And the May 1968 events in France were only a prelude. Only if this wave should recede into failure, and if the disappointment of the younger generation should coincide with an upset in the economy, would fascism, in turn, have some chance of success.

Ernest Mandel, 19691

I want to begin my answer to "Reply to Pizzo" by thanking Achin Vanaik again for taking seriously this ongoing dialogue on the issues of fascism and "globalization." While it is clear that we differ on many issues, our exchange has been enormously fruitful for [End Page 119] me in thinking about a problem that has far more significance than mere academic banter. Far too often, I feel that the debates about "globalization" both in the media and in the academy itself have been completely de-historicized and, indeed, almost entirely divorced form the realities of "The New Barbarism" that has come to characterize our world.2 Drawing on his own work and on the most useful elements of Trotsky's Marxian theories of fascism, Vanaik has presented us with conceptual models and points of departure that avoid both of these intellectual pitfalls.
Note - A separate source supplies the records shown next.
[src/rtl/mux_rr_arbiter.sv]
// Round-robin arbiter that shares a bit-sliced 4:1 mux among four requesters and registers the winner's operand.
// Optional macro MUX_ARB_FIXED_PRIO_EN switches to fixed priority (src1 highest).

module MUX_4to1 (
  input  logic       in0_i,
  input  logic       in1_i,
  input  logic       in2_i,
  input  logic       in3_i,
  input  logic [1:0] sel_i,
  output logic       y_o
);
  always_comb begin
    y_o = in0_i;
    case (sel_i)
      2'd0: y_o = in0_i;
      2'd1: y_o = in1_i;
      2'd2: y_o = in2_i;
      2'd3: y_o = in3_i;
      default: y_o = in0_i;
    endcase
  end
endmodule

module mux_rr_arbiter #(
  parameter int WIDTH = 1
) (
  input  logic             clk,
  input  logic             rst_n,
  input  logic [3:0]       req_i,
  input  logic [WIDTH-1:0] src1_i,
  input  logic [WIDTH-1:0] src2_i,
  input  logic [WIDTH-1:0] src3_i,
  input  logic [WIDTH-1:0] src4_i,
  output logic [3:0]       ack_o,
  output logic [1:0]       sel_o,
  output logic [3:0]       grant_o,
  output logic             out_valid_o,
  input  logic             out_ready_i,
  output logic [WIDTH-1:0] out_data_o,
  output logic [1:0]       out_id_o
);

  typedef enum logic {IDLE = 1'b0, BUSY = 1'b1} state_e;

  state_e           state_q;
  logic [WIDTH-1:0] data_q;
  logic [1:0]       id_q;
  logic [1:0]       ptr_q;
  logic [1:0]       ptr_d;
  logic [3:0]       grant_q;

  logic             arb_en;
  logic [3:0]       mask;
  logic [3:0]       cand;
  logic             win_valid;
  logic [1:0]       win_idx;
  logic [1:0]       idx;
  logic [WIDTH-1:0] mux_y;

  // The slot can be refilled on the same edge the consumer drains it.
  assign arb_en = (state_q == IDLE) || out_ready_i;
  assign mask   = (state_q == BUSY) ? grant_q : 4'b0000;
  assign cand   = req_i & ~mask;

  // Scan from farthest to nearest so the index closest to ptr_q wins.
  always_comb begin
    win_valid = 1'b0;
    win_idx   = ptr_q;
    idx       = ptr_q;
    for (int i = 3; i >= 0; i--) begin
      idx = ptr_q + 2'(i);
      if (cand[idx]) begin
        win_valid = 1'b1;
        win_idx   = idx;
      end
    end
    win_valid = win_valid & arb_en;
  end

`ifdef MUX_ARB_FIXED_PRIO_EN
  assign ptr_d = 2'd0;
`else
  assign ptr_d = win_idx + 2'd1;
`endif

  assign sel_o = win_valid ? win_idx : id_q;

  genvar gi;
  generate
    for (gi = 0; gi < WIDTH; gi++) begin : g_bit
      MUX_4to1 u_mux (
        .in0_i (src1_i[gi]),
        .in1_i (src2_i[gi]),
        .in2_i (src3_i[gi]),
        .in3_i (src4_i[gi]),
        .sel_i (sel_o),
        .y_o   (mux_y[gi])
      );
    end
  endgenerate

  always_ff @(posedge clk or negedge rst_n) begin
    if (!rst_n) begin
      state_q <= IDLE;
      data_q  <= '0;
      id_q    <= 2'd0;
      ptr_q   <= 2'd0;
      grant_q <= 4'b0000;
    end else if (win_valid) begin
      state_q <= BUSY;
      data_q  <= mux_y;
      id_q    <= win_idx;
      ptr_q   <= ptr_d;
      grant_q <= 4'b0001 << win_idx;
    end else if (state_q == BUSY && out_ready_i) begin
      state_q <= IDLE;
      grant_q <= 4'b0000;
    end
  end

  assign out_valid_o = (state_q == BUSY);
  assign out_data_o  = data_q;
  assign out_id_o    = id_q;
  assign grant_o     = grant_q;
  assign ack_o       = grant_q & {4{out_valid_o & out_ready_i}};

endmodule
## src/rtl/parking_sensor_gen.sv

```systemverilog
// Transmit side of the parking-gate sensor protocol: drives the (a,b) photo-sensor
// pair through enter/exit crossing sequences and tracks lot occupancy.
module parking_sensor_gen #(
    parameter int CAPACITY = 8,
    parameter int HOLD_W   = 4,
    parameter int GAP      = 2
) (
    input  logic                          i_clk,
    input  logic                          i_rst_n,
    input  logic                          i_cmd_valid,
    output logic                          o_cmd_ready,
    input  logic                          i_cmd_dir,
    input  logic [HOLD_W-1:0]             i_cmd_hold,
    output logic                          o_a,
    output logic                          o_b,
    output logic                          o_busy,
    output logic                          o_done,
    output logic                          o_rej,
    output logic [$clog2(CAPACITY+1)-1:0] o_count
);

    localparam int CNT_W = $clog2(CAPACITY + 1);
    localparam int GAP_W = ($clog2(GAP) > 0) ? $clog2(GAP) : 1;

    typedef enum logic [2:0] {
        S_IDLE,
        S_P1,
        S_P2,
        S_P3,
        S_GAP
    } state_t;

    state_t             r_state;
    logic               r_dir;
    logic [HOLD_W-1:0]  r_hold;
    logic [HOLD_W-1:0]  r_phCnt;
    logic [GAP_W-1:0]   r_gapCnt;
    logic [CNT_W-1:0]   r_count;
    logic               r_a;
    logic               r_b;
    logic               r_done;
    logic               r_rej;

    logic               w_ready;
    logic               w_accept;
    logic               w_reject;

    assign w_ready  = (r_state == S_IDLE);
    assign w_accept = i_cmd_valid & w_ready;
    assign w_reject = i_cmd_dir ? (r_count == '0)
                                : (r_count == CNT_W'(CAPACITY));

    // Outer sensor leads on entry, inner sensor leads on exit; only one bit flips per edge.
    always_ff @(posedge i_clk or negedge i_rst_n) begin
        if (!i_rst_n) begin
            r_state  <= S_IDLE;
            r_dir    <= 1'b0;
            r_hold   <= '0;
            r_phCnt  <= '0;
            r_gapCnt <= '0;
            r_count  <= '0;
            r_a      <= 1'b0;
            r_b      <= 1'b0;
            r_done   <= 1'b0;
            r_rej    <= 1'b0;
        end else begin
            r_done <= 1'b0;
            r_rej  <= 1'b0;
            case (r_state)
                S_IDLE: begin
                    if (w_accept) begin
                        if (w_reject) begin
                            r_rej <= 1'b1;
                        end else begin
                            r_dir   <= i_cmd_dir;
                            r_hold  <= i_cmd_hold;
                            r_phCnt <= i_cmd_hold;
                            r_state <= S_P1;
                            r_a     <= ~i_cmd_dir;
                            r_b     <= i_cmd_dir;
                        end
                    end
                end
                S_P1: begin
                    if (r_phCnt == '0) begin
                        r_state <= S_P2;
                        r_phCnt <= r_hold;
                        r_a     <= 1'b1;
                        r_b     <= 1'b1;
                    end else begin
                        r_phCnt <= r_phCnt - HOLD_W'(1);
                    end
                end
                S_P2: begin
                    if (r_phCnt == '0) begin
                        r_state <= S_P3;
                        r_phCnt <= r_hold;
                        r_a     <= r_dir;
                        r_b     <= ~r_dir;
                    end else begin
                        r_phCnt <= r_phCnt - HOLD_W'(1);
                    end
                end
                S_P3: begin
                    if (r_phCnt == '0) begin
                        r_state  <= S_GAP;
                        r_gapCnt <= GAP_W'(GAP - 1);
                        r_a      <= 1'b0;
                        r_b      <= 1'b0;
                        r_done   <= 1'b1;
                        r_count  <= r_dir ? (r_count - CNT_W'(1)) : (r_count + CNT_W'(1));
                    end else begin
                        r_phCnt <= r_phCnt - HOLD_W'(1);
                    end
                end
                S_GAP: begin
                    if (r_gapCnt == '0) begin
                        r_state <= S_IDLE;
                    end else begin
                        r_gapCnt <= r_gapCnt - GAP_W'(1);
                    end
                end
                default: begin
                    r_state <= S_IDLE;
                    r_a     <= 1'b0;
                    r_b     <= 1'b0;
                end
            endcase
        end
    end

    assign o_cmd_ready = w_ready;
    assign o_busy      = ~w_ready;
    assign o_a         = r_a;
    assign o_b         = r_b;
    assign o_done      = r_done;
    assign o_rej       = r_rej;
    assign o_count     = r_count;

endmodule

```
I feel I have a vast amount of intellectual terrain that I must cover in response to Vanaik's detailed comments, so I will therefore apologize in advance for keeping my points and the amount of empirical support I provide very brief. But as I said, I view this as an ongoing conversation that would profit enormously from the input of other scholars, and as such my claims are merely intended to stimulate further discussion among those willing to approach a topical issue that itself has been relegated to the "museum of history."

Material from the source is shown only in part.